═══ Material shown
Context: an optimization exercise on an open-source flow, tuned for small area, a short achievable clock period and few clock cycles. The choices shown serve that exercise and are no tape-out recipe.
Function was checked by simulation only, so behaviour that the tests miss may differ from the original.
Power and IR drop assume default switching activity.

**flow/design.v**
```verilog
`timescale 1ns / 1ps
module rca #(parameter W = 32) (
	input [W-1:0] a,
	input [W-1:0] b,
	input ci,
	output [W-1:0] s,
	output co
	);
	wire [W:0] c;
	assign c[0] = ci;
	genvar i;
	generate for (i = 0; i < W; i = i + 1) begin : B
		assign s[i] = a[i] ^ b[i] ^ c[i];
		assign c[i+1] = (a[i] & b[i]) | (c[i] & (a[i] ^ b[i]));
	end endgenerate
	assign co = c[W];
endmodule
module inc #(parameter W = 32) (
	input [W-1:0] a,
	input ci,
	output [W-1:0] s
	);
	wire [W:0] c;
	assign c[0] = ci;
	genvar i;
	generate for (i = 0; i < W; i = i + 1) begin : B
		assign s[i] = a[i] ^ c[i];
		assign c[i+1] = a[i] & c[i];
	end endgenerate
endmodule
`timescale 1ns / 1ps
module MDU(
	input clk,
	input reset,
	input start,             
	input [1:0] op,          
	input wr_hi,             
	input wr_lo,             
	input [31:0] a,
	input [31:0] b,
	input [1:0] rsel,        
	output busy,
	output [31:0] rdata
	);
	reg [31:0] acc, mq, md;
	reg [4:0] cnt;
	reg div, sgn, dneg, negq, negr, shrt;
	assign busy = (cnt != 5'd0);
	wire a_neg = ~op[0] & a[31];
	wire [31:0] n_in = rsel[0] ? acc : rsel[1] ? mq : a;
	wire n_en = rsel[0] ? negr : rsel[1] ? negq : a_neg;
	wire [31:0] n_x = n_in ^ {32{n_en}};
	inc #(32) neg(.a(n_x), .ci(n_en), .s(rdata));
	wire b_small = (b[31:16] == 16'h0);
	wire q_small = (rdata[31:16] == 16'h0);
	wire [31:0] m_acc [0:4];
	wire [31:0] m_mq [0:4];
	assign m_acc[0] = acc;
	assign m_mq[0] = mq;
	wire m_last = sgn & (cnt == 5'd1) & ~shrt;
	genvar g;
	generate for (g = 0; g < 4; g = g + 1) begin : MS
		wire sub = (g == 3) & m_last;
		wire [32:0] y = {33{m_mq[g][0]}} & {sgn & md[31], md};
		wire [32:0] s;
		rca #(33) add(.a({sgn & m_acc[g][31], m_acc[g]}), .b(y ^ {33{sub}}), .ci(sub), .s(s), .co());
		assign m_acc[g+1] = s[32:1];
		assign m_mq[g+1] = {s[0], m_mq[g][31:1]};
	end endgenerate
	wire [32:0] x1 = {acc, mq[31]};
	wire [33:0] t1;
	rca #(34) add1(.a({1'b0, x1}), .b({2'b11, md}), .ci(~dneg), .s(t1), .co());
	wire q1 = ~t1[33];
	wire [32:0] x2r = {acc[30:0], mq[31], mq[30]};      
	wire [32:0] x2s = {t1[31:0], mq[30]};               
	wire [33:0] t2r, t2s;
	rca #(34) add2r(.a({1'b0, x2r}), .b({2'b11, md}), .ci(~dneg), .s(t2r), .co());
	rca #(34) add2s(.a({1'b0, x2s}), .b({2'b11, md}), .ci(~dneg), .s(t2s), .co());
	wire q2 = q1 ? ~t2s[33] : ~t2r[33];
	wire [31:0] d_acc = q1 ? (t2s[33] ? x2s[31:0] : t2s[31:0])
	                       : (t2r[33] ? x2r[31:0] : t2r[31:0]);
	wire [31:0] d_mq = {mq[29:0], q1, q2};
	always @(posedge clk) begin
		if (reset) begin
			acc <= 32'b0;
			mq <= 32'b0;
			cnt <= 5'd0;
			negq <= 1'b0;
			negr <= 1'b0;
		end else if (start) begin
			if (!op[1]) begin
				acc <= 32'b0;
				mq <= b;
				md <= a;
				sgn <= ~op[0];
				div <= 1'b0;
				negq <= 1'b0;
				negr <= 1'b0;
				shrt <= b_small;
				cnt <= b_small ? 5'd5 : 5'd8;
			end else if (b != 32'b0) begin
				acc <= 32'b0;
				mq <= q_small ? {rdata[15:0], 16'b0} : rdata;
				md <= b ^ {32{~(~op[0] & b[31])}};
				dneg <= ~op[0] & b[31];
				div <= 1'b1;
				negq <= ~op[0] & (a[31] ^ b[31]);
				negr <= a_neg;
				cnt <= q_small ? 5'd8 : 5'd16;
			end
		end else if (busy) begin
			cnt <= cnt - 5'd1;
			if (div) begin
				acc <= d_acc;
				mq <= d_mq;
			end else if (shrt && cnt == 5'd1) begin
				acc <= {{16{sgn & acc[31]}}, acc[31:16]};
				mq <= {acc[15:0], mq[31:16]};
			end else begin
				acc <= m_acc[4];
				mq <= m_mq[4];
			end
		end else begin
			if (wr_hi) begin
				acc <= a;
				negr <= 1'b0;
			end
			if (wr_lo) begin
				mq <= a;
				negq <= 1'b0;
			end
		end
	end
endmodule
`timescale 1ns / 1ps
module mips(
    input clk,
    input reset,
    output [31:0] i_addr,
    input [31:0] i_rdata,
    output [31:0] d_addr,
    output [31:0] d_wdata,
    output d_we,
    input [31:0] d_rdata,
    output [4:0] w_reg,
    output [31:0] w_data,
    output [31:0] w_pc
    );
	reg [31:0] pc_f;                  
	reg [31:0] ir_x, pc_x;            
	reg        v_x, bd_x;             
	reg [4:0]  m_reg;                 
	reg [31:0] m_res;                 
	reg [14:2] m_pc;
	reg        m_load, m_lsgn, m_ldm, m_ldev;
	reg [1:0]  m_lsz;                 
	reg        m_pst, m_psh;          
	reg [31:0] da_q, dw_q;            
	reg        dwe_q;
	reg [4:0]  w_reg_q;
	reg [31:0] w_data_q;
	reg [14:2] w_pc_q;
	reg [15:10] cp_im;
	reg cp_exl, cp_ie, cp_bd;
	reg [6:2] cp_exc;
	reg [31:2] cp_epc;
	assign i_addr = pc_f;
	assign d_addr = da_q;
	assign d_wdata = dw_q;
	assign d_we = dwe_q;
	assign w_reg = w_reg_q;
	assign w_data = w_data_q;
	assign w_pc = {17'b0, w_pc_q, 2'b00};
	reg rst_q;
	always @(posedge clk) rst_q <= reset;
	wire rst_any = reset | rst_q;
	reg [31:1] rfv;                   
	wire [31:0] w_dec = 32'b1 << w_reg_q;
	wire [32*32-1:0] rf_flat;
	assign rf_flat[31:0] = 32'h0;
	genvar gi;
	generate for (gi = 1; gi < 32; gi = gi + 1) begin : RF
		reg [31:0] q;
		always @(posedge clk)
			if (w_dec[gi]) q <= w_data_q;
		assign rf_flat[gi*32 +: 32] = q;
	end endgenerate
	always @(posedge clk)
		if (rst_q) rfv <= 31'b0;
		else rfv <= rfv | w_dec[31:1];
	wire [5:0] op = ir_x[31:26];
	wire [5:0] fn = ir_x[5:0];
	wire [4:0] rs = ir_x[25:21];
	wire [4:0] rt = ir_x[20:16];
	wire [4:0] rd = ir_x[15:11];
	wire [4:0] sa = ir_x[10:6];
	wire [15:0] imm = ir_x[15:0];
	wire ff_x = (pc_x[1:0] != 2'b00) || (pc_x < 32'h00003000) || (pc_x > 32'h00004ffc);
	wire ex = v_x & ~ff_x;
	wire rtype = ex & (op == 6'h00);
	wire i_sll  = rtype & (fn == 6'h00);
	wire i_srl  = rtype & (fn == 6'h02);
	wire i_sra  = rtype & (fn == 6'h03);
	wire i_sllv = rtype & (fn == 6'h04);
	wire i_srlv = rtype & (fn == 6'h06);
	wire i_srav = rtype & (fn == 6'h07);
	wire i_jr   = rtype & (fn == 6'h08);
	wire i_jalr = rtype & (fn == 6'h09);
	wire i_mfhi = rtype & (fn == 6'h10);
	wire i_mthi = rtype & (fn == 6'h11);
	wire i_mflo = rtype & (fn == 6'h12);
	wire i_mtlo = rtype & (fn == 6'h13);
	wire i_mult = rtype & (fn == 6'h18);
	wire i_multu= rtype & (fn == 6'h19);
	wire i_div  = rtype & (fn == 6'h1a);
	wire i_divu = rtype & (fn == 6'h1b);
	wire i_add  = rtype & (fn == 6'h20);
	wire i_addu = rtype & (fn == 6'h21);
	wire i_sub  = rtype & (fn == 6'h22);
	wire i_subu = rtype & (fn == 6'h23);
	wire i_and  = rtype & (fn == 6'h24);
	wire i_or   = rtype & (fn == 6'h25);
	wire i_xor  = rtype & (fn == 6'h26);
	wire i_nor  = rtype & (fn == 6'h27);
	wire i_slt  = rtype & (fn == 6'h2a);
	wire i_sltu = rtype & (fn == 6'h2b);
	wire i_bltz = ex & (op == 6'h01) & (rt == 5'd0);
	wire i_bgez = ex & (op == 6'h01) & (rt == 5'd1);
	wire i_j    = ex & (op == 6'h02);
	wire i_jal  = ex & (op == 6'h03);
	wire i_beq  = ex & (op == 6'h04);
	wire i_bne  = ex & (op == 6'h05);
	wire i_blez = ex & (op == 6'h06);
	wire i_bgtz = ex & (op == 6'h07);
	wire i_addi = ex & (op == 6'h08);
	wire i_addiu= ex & (op == 6'h09);
	wire i_slti = ex & (op == 6'h0a);
	wire i_sltiu= ex & (op == 6'h0b);
	wire i_andi = ex & (op == 6'h0c);
	wire i_ori  = ex & (op == 6'h0d);
	wire i_xori = ex & (op == 6'h0e);
	wire i_lui  = ex & (op == 6'h0f);
	wire i_cop0 = ex & (op == 6'h10);
	wire i_mfc0 = i_cop0 & (rs == 5'b00000);
	wire i_mtc0 = i_cop0 & (rs == 5'b00100);
	wire i_eret = i_cop0 & ir_x[25] & (fn == 6'h18);
	wire i_lb   = ex & (op == 6'h20);
	wire i_lh   = ex & (op == 6'h21);
	wire i_lw   = ex & (op == 6'h23);
	wire i_lbu  = ex & (op == 6'h24);
	wire i_lhu  = ex & (op == 6'h25);
	wire i_sb   = ex & (op == 6'h28);
	wire i_sh   = ex & (op == 6'h29);
	wire i_sw   = ex & (op == 6'h2b);
	wire shift_c = i_sll | i_srl | i_sra;
	wire shift_v = i_sllv | i_srlv | i_srav;
	wire alu_r = shift_c | shift_v | i_add | i_addu | i_sub | i_subu | i_and | i_or |
	             i_xor | i_nor | i_slt | i_sltu;
	wire alu_i = i_addi | i_addiu | i_slti | i_sltiu | i_andi | i_ori | i_xori | i_lui;
	wire is_load = i_lb | i_lh | i_lw | i_lbu | i_lhu;
	wire is_store = i_sb | i_sh | i_sw;
	wire is_mem = is_load | is_store;
	wire md_start = i_mult | i_multu | i_div | i_divu;
	wire is_md = md_start | i_mfhi | i_mflo | i_mthi | i_mtlo;
	wire is_br = i_beq | i_bne | i_blez | i_bgtz | i_bltz | i_bgez;
	wire is_bj = is_br | i_j | i_jal | i_jr | i_jalr;
	wire known = alu_r | alu_i | is_mem | is_md | is_bj | i_mfc0 | i_mtc0 | i_eret;
	wire ri = ex & ~known;
	wire use_rs = (alu_r & ~shift_c) | (alu_i & ~i_lui) | is_mem | md_start | i_mthi | i_mtlo |
	              is_br | i_jr | i_jalr;
	wire use_rt = alu_r | md_start | is_store | i_beq | i_bne | i_mtc0;
	wire [4:0] dst = (alu_r | i_mfhi | i_mflo | i_jalr) ? rd :
	                 (alu_i | is_load | i_mfc0) ? rt :
	                 i_jal ? 5'd31 : 5'd0;
	wire [31:0] dec_rs = 32'b1 << rs;
	wire [31:0] dec_rt = 32'b1 << rt;
	wire fm_rs = (m_reg == rs) && (rs != 5'd0);
	wire fm_rt = (m_reg == rt) && (rt != 5'd0);
	wire fw_rs = |(w_dec[31:1] & dec_rs[31:1]);
	wire fw_rt = |(w_dec[31:1] & dec_rt[31:1]);
	wire [31:1] sel_rs = dec_rs[31:1] & rfv & {31{~fm_rs & ~fw_rs}};
	wire [31:1] sel_rt = dec_rt[31:1] & rfv & {31{~fm_rt & ~fw_rt}};
	reg [31:0] va, vb;
	integer r;
	always @* begin
		va = ({32{fm_rs}} & m_res) | ({32{fw_rs & ~fm_rs}} & w_data_q);
		vb = ({32{fm_rt}} & m_res) | ({32{fw_rt & ~fm_rt}} & w_data_q);
		for (r = 1; r < 32; r = r + 1) begin
			va = va | ({32{sel_rs[r]}} & rf_flat[r*32 +: 32]);
			vb = vb | ({32{sel_rt[r]}} & rf_flat[r*32 +: 32]);
		end
	end
	wire sext = i_addi | i_addiu | i_slti | i_sltiu | is_mem;
	wire [31:0] immx = {{16{sext & imm[15]}}, imm};
	wire use_imm = alu_i | is_mem;
	wire [31:0] bo = use_imm ? immx : vb;
	wire [32:0] sum, dif;
	rca #(32) add_s(.a(va), .b(bo), .ci(1'b0), .s(sum[31:0]), .co(sum[32]));
	rca #(32) add_d(.a(va), .b(~bo), .ci(1'b1), .s(dif[31:0]), .co(dif[32]));
	wire ovf_add = (va[31] == bo[31]) & (sum[31] != va[31]);
	wire ovf_sub = (va[31] != bo[31]) & (dif[31] != va[31]);
	wire lt_s = (va[31] != bo[31]) ? va[31] : dif[31];
	wire lt_u = ~dif[32];
	wire [4:0] shamt = shift_v ? va[4:0] : sa;
	wire sh_left = i_sll | i_sllv;
	wire sh_arith = i_sra | i_srav;
	reg [31:0] sh_in, sh_out;
	integer k;
	always @* begin
		for (k = 0; k < 32; k = k + 1) sh_in[k] = sh_left ? vb[31-k] : vb[k];
	end
	wire [63:0] sh_ext = {{32{sh_arith & vb[31]}}, sh_in};
	wire [31:0] sh_r = sh_ext >> shamt;
	always @* begin
		for (k = 0; k < 32; k = k + 1) sh_out[k] = sh_left ? sh_r[31-k] : sh_r[k];
	end
	wire md_busy;
	wire [31:0] md_rd;
	wire x_go;       
	MDU MDU(
		.clk(clk),
		.reset(rst_q),
		.start(x_go & md_start),
		.op({i_div | i_divu, i_multu | i_divu}),
		.wr_hi(x_go & i_mthi),
		.wr_lo(x_go & i_mtlo),
		.a(va),
		.b(vb),
		.rsel({i_mflo, i_mfhi}),
		.busy(md_busy),
		.rdata(md_rd)
	);
	reg [31:0] cp_rd;
	always @* begin
		case (rd)
			5'd12: cp_rd = {16'b0, cp_im, 8'b0, cp_exl, cp_ie};
			5'd13: cp_rd = {cp_bd, 15'b0, 6'b0, 3'b0, cp_exc, 2'b00};
			5'd14: cp_rd = {cp_epc, 2'b00};
			5'd15: cp_rd = 32'h66666666;
			default: cp_rd = 32'h0;
		endcase
	end
	wire [14:2] link = pc_x[14:2] + 13'd2;
	wire [31:0] res =
		({32{i_add | i_addu | i_addi | i_addiu}} & sum[31:0]) |
		({32{i_sub | i_subu}} & dif[31:0]) |
		({32{i_and | i_andi}} & (va & bo)) |
		({32{i_or | i_ori}} & (va | bo)) |
		({32{i_xor | i_xori}} & (va ^ bo)) |
		({32{i_nor}} & ~(va | bo)) |
		({32{i_lui}} & {imm, 16'h0}) |
		({32{i_slt | i_slti}} & {31'b0, lt_s}) |
		({32{i_sltu | i_sltiu}} & {31'b0, lt_u}) |
		({32{shift_c | shift_v}} & sh_out) |
		({32{i_jal | i_jalr}} & {17'b0, link, 2'b00}) |
		({32{i_mfhi | i_mflo}} & md_rd) |
		({32{i_mfc0}} & cp_rd);
	wire a_zero = (va == 32'h0);
	wire eq = (dif[31:0] == 32'h0);
	wire taken = (i_beq & eq) | (i_bne & ~eq) | (i_blez & (va[31] | a_zero)) |
	             (i_bgtz & ~va[31] & ~a_zero) | (i_bltz & va[31]) | (i_bgez & ~va[31]);
	wire [31:2] btarget, pc_f4;
	rca #(30) add_b(.a(pc_x[31:2]), .b({{14{imm[15]}}, imm}), .ci(1'b1), .s(btarget), .co());
	inc #(30) inc_f(.a(pc_f[31:2]), .ci(1'b1), .s(pc_f4));
	wire [31:0] npc = (i_jr | i_jalr) ? va :
	                  (i_j | i_jal) ? {pc_x[31:28], ir_x[25:0], 2'b00} :
	                  taken ? {btarget, 2'b00} :
	                  {pc_f4, pc_f[1:0]};
	wire [31:0] ea = sum[31:0];
	wire dm_hit = (ea[31:14] == 18'h0) && (ea[13:12] != 2'b11);
	wire dev0 = (ea[31:4] == 28'h00007f0) && (ea[3:2] != 2'b11);
	wire dev1 = (ea[31:4] == 28'h00007f1) && (ea[3:2] != 2'b11);
	wire dev = dev0 | dev1;
	wire cnt_hit = (ea[31:5] == 27'h00003f8) && (ea[3:2] == 2'b10);
	wire ld_hb = i_lh | i_lhu | i_lb | i_lbu;
	wire adel = (i_lw & (ea[1:0] != 2'b00)) | ((i_lh | i_lhu) & ea[0]) | (ld_hb & dev) |
	            (is_load & ~(dm_hit | dev));
	wire ades = (i_sw & (ea[1:0] != 2'b00)) | (i_sh & ea[0]) | ((i_sh | i_sb) & dev) |
	            (is_store & ~(dm_hit | dev)) | (is_store & cnt_hit);
	wire ov = (i_add | i_sub | i_addi) & (ovf_add | ovf_sub);
	wire [6:2] exc = (v_x & ff_x) ? 5'd4 : ri ? 5'd10 : ov ? 5'd12 : adel ? 5'd4 : ades ? 5'd5 : 5'd0;
	wire ld_haz = m_load && (m_reg != 5'd0) &&
	              ((use_rs && (rs == m_reg)) || (use_rt && (rt == m_reg)));
	wire md_haz = md_busy & (i_mfhi | i_mflo | i_mthi | i_mtlo |
	                         ((i_div | i_divu) & (vb == 32'h0)));
	wire st_haz = m_pst & is_mem;
	wire stall = ld_haz | md_haz | st_haz;
	wire exc_take = (exc != 5'd0) & ~cp_exl & ~stall;
	assign x_go = ex & ~stall & ~exc_take;
	wire eret_go = x_go & i_eret;
	wire flush = exc_take | eret_go;
	always @(posedge clk) begin
		if (rst_q) begin
			pc_f <= 32'h00003000;
			v_x <= 1'b0;
			bd_x <= 1'b0;
		end else begin
			if (exc_take) pc_f <= 32'h00004180;
			else if (eret_go) pc_f <= {cp_epc, 2'b00};
			else if (!stall) pc_f <= npc;
			if (!stall) begin
				pc_x <= pc_f;
				bd_x <= is_bj;
			end
			v_x <= flush ? 1'b0 : stall ? v_x : 1'b1;
		end
	end
	always @(posedge clk)
		if (!stall) ir_x <= i_rdata;
	wire [31:0] pmerge;
	assign pmerge[7:0]   = (m_psh ? ~da_q[1] : (da_q[1:0] == 2'd0)) ? dw_q[7:0] : d_rdata[7:0];
	assign pmerge[15:8]  = (m_psh ? ~da_q[1] : (da_q[1:0] == 2'd1)) ? (m_psh ? dw_q[15:8] : dw_q[7:0]) : d_rdata[15:8];
	assign pmerge[23:16] = (m_psh ? da_q[1] : (da_q[1:0] == 2'd2)) ? dw_q[7:0] : d_rdata[23:16];
	assign pmerge[31:24] = (m_psh ? da_q[1] : (da_q[1:0] == 2'd3)) ? (m_psh ? dw_q[15:8] : dw_q[7:0]) : d_rdata[31:24];
	wire m_in = x_go;    
	always @(posedge clk) begin
		if (rst_q) begin
			m_reg <= 5'd0;
			m_load <= 1'b0;
			m_pst <= 1'b0;
		end else begin
			m_reg <= m_in ? dst : 5'd0;
			m_load <= m_in & is_load;
			m_pst <= m_in & (i_sb | i_sh) & dm_hit;
		end
		if (rst_any) dwe_q <= 1'b0;
		else dwe_q <= m_pst | (m_in & i_sw & dm_hit);
	end
	always @(posedge clk) begin
		m_res <= res;
		m_pc <= pc_x[14:2];
		m_lsz <= {i_lb | i_lbu, i_lh | i_lhu};
		m_lsgn <= i_lb | i_lh;
		m_ldm <= dm_hit;
		m_ldev <= dev;
		m_psh <= i_sh;
		if (m_in & is_mem) da_q <= ea;
		if (m_pst) dw_q <= pmerge;
		else if (m_in & is_store) dw_q <= vb;
	end
	reg [31:0] ldv;
	always @* begin
		case (m_lsz)
			2'd1: ldv = da_q[1] ? {{16{m_lsgn & d_rdata[31]}}, d_rdata[31:16]}
			                   : {{16{m_lsgn & d_rdata[15]}}, d_rdata[15:0]};
			2'd2: case (da_q[1:0])
				2'd0: ldv = {{24{m_lsgn & d_rdata[7]}}, d_rdata[7:0]};
				2'd1: ldv = {{24{m_lsgn & d_rdata[15]}}, d_rdata[15:8]};
				2'd2: ldv = {{24{m_lsgn & d_rdata[23]}}, d_rdata[23:16]};
				default: ldv = {{24{m_lsgn & d_rdata[31]}}, d_rdata[31:24]};
			endcase
			default: ldv = d_rdata;
		endcase
		if (!m_ldm) ldv = m_ldev ? 32'h0 : 32'h33333333;
	end
	wire [31:0] m_val = m_load ? ldv : m_res;
	always @(posedge clk) begin
		if (rst_any) w_reg_q <= 5'd0;
		else w_reg_q <= m_reg;
		w_pc_q <= m_pc;
		w_data_q <= m_val;
	end
	always @(posedge clk) begin
		if (rst_q) begin
			cp_im <= 6'b0;
			cp_exl <= 1'b0;
			cp_ie <= 1'b0;
			cp_bd <= 1'b0;
			cp_exc <= 5'b0;
			cp_epc <= 30'b0;
		end else begin
			if (exc_take) begin
				cp_epc <= bd_x ? pc_x[31:2] - 30'd1 : pc_x[31:2];
				cp_exl <= 1'b1;
				cp_exc <= exc;
				cp_bd <= bd_x;
			end else if (x_go & i_mtc0) begin
				if (rd == 5'd12) begin
					cp_im <= vb[15:10];
					cp_exl <= vb[1];
					cp_ie <= vb[0];
				end
				if (rd == 5'd14) cp_epc <= vb[31:2];
			end
			if (eret_go) cp_exl <= 1'b0;
		end
	end
endmodule
```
══════
Search the data for the string "taken" and copy out every line where it is found.

	wire taken = (i_beq & eq) | (i_bne & ~eq) | (i_blez & (va[31] | a_zero)) |
	                  taken ? {btarget, 2'b00} :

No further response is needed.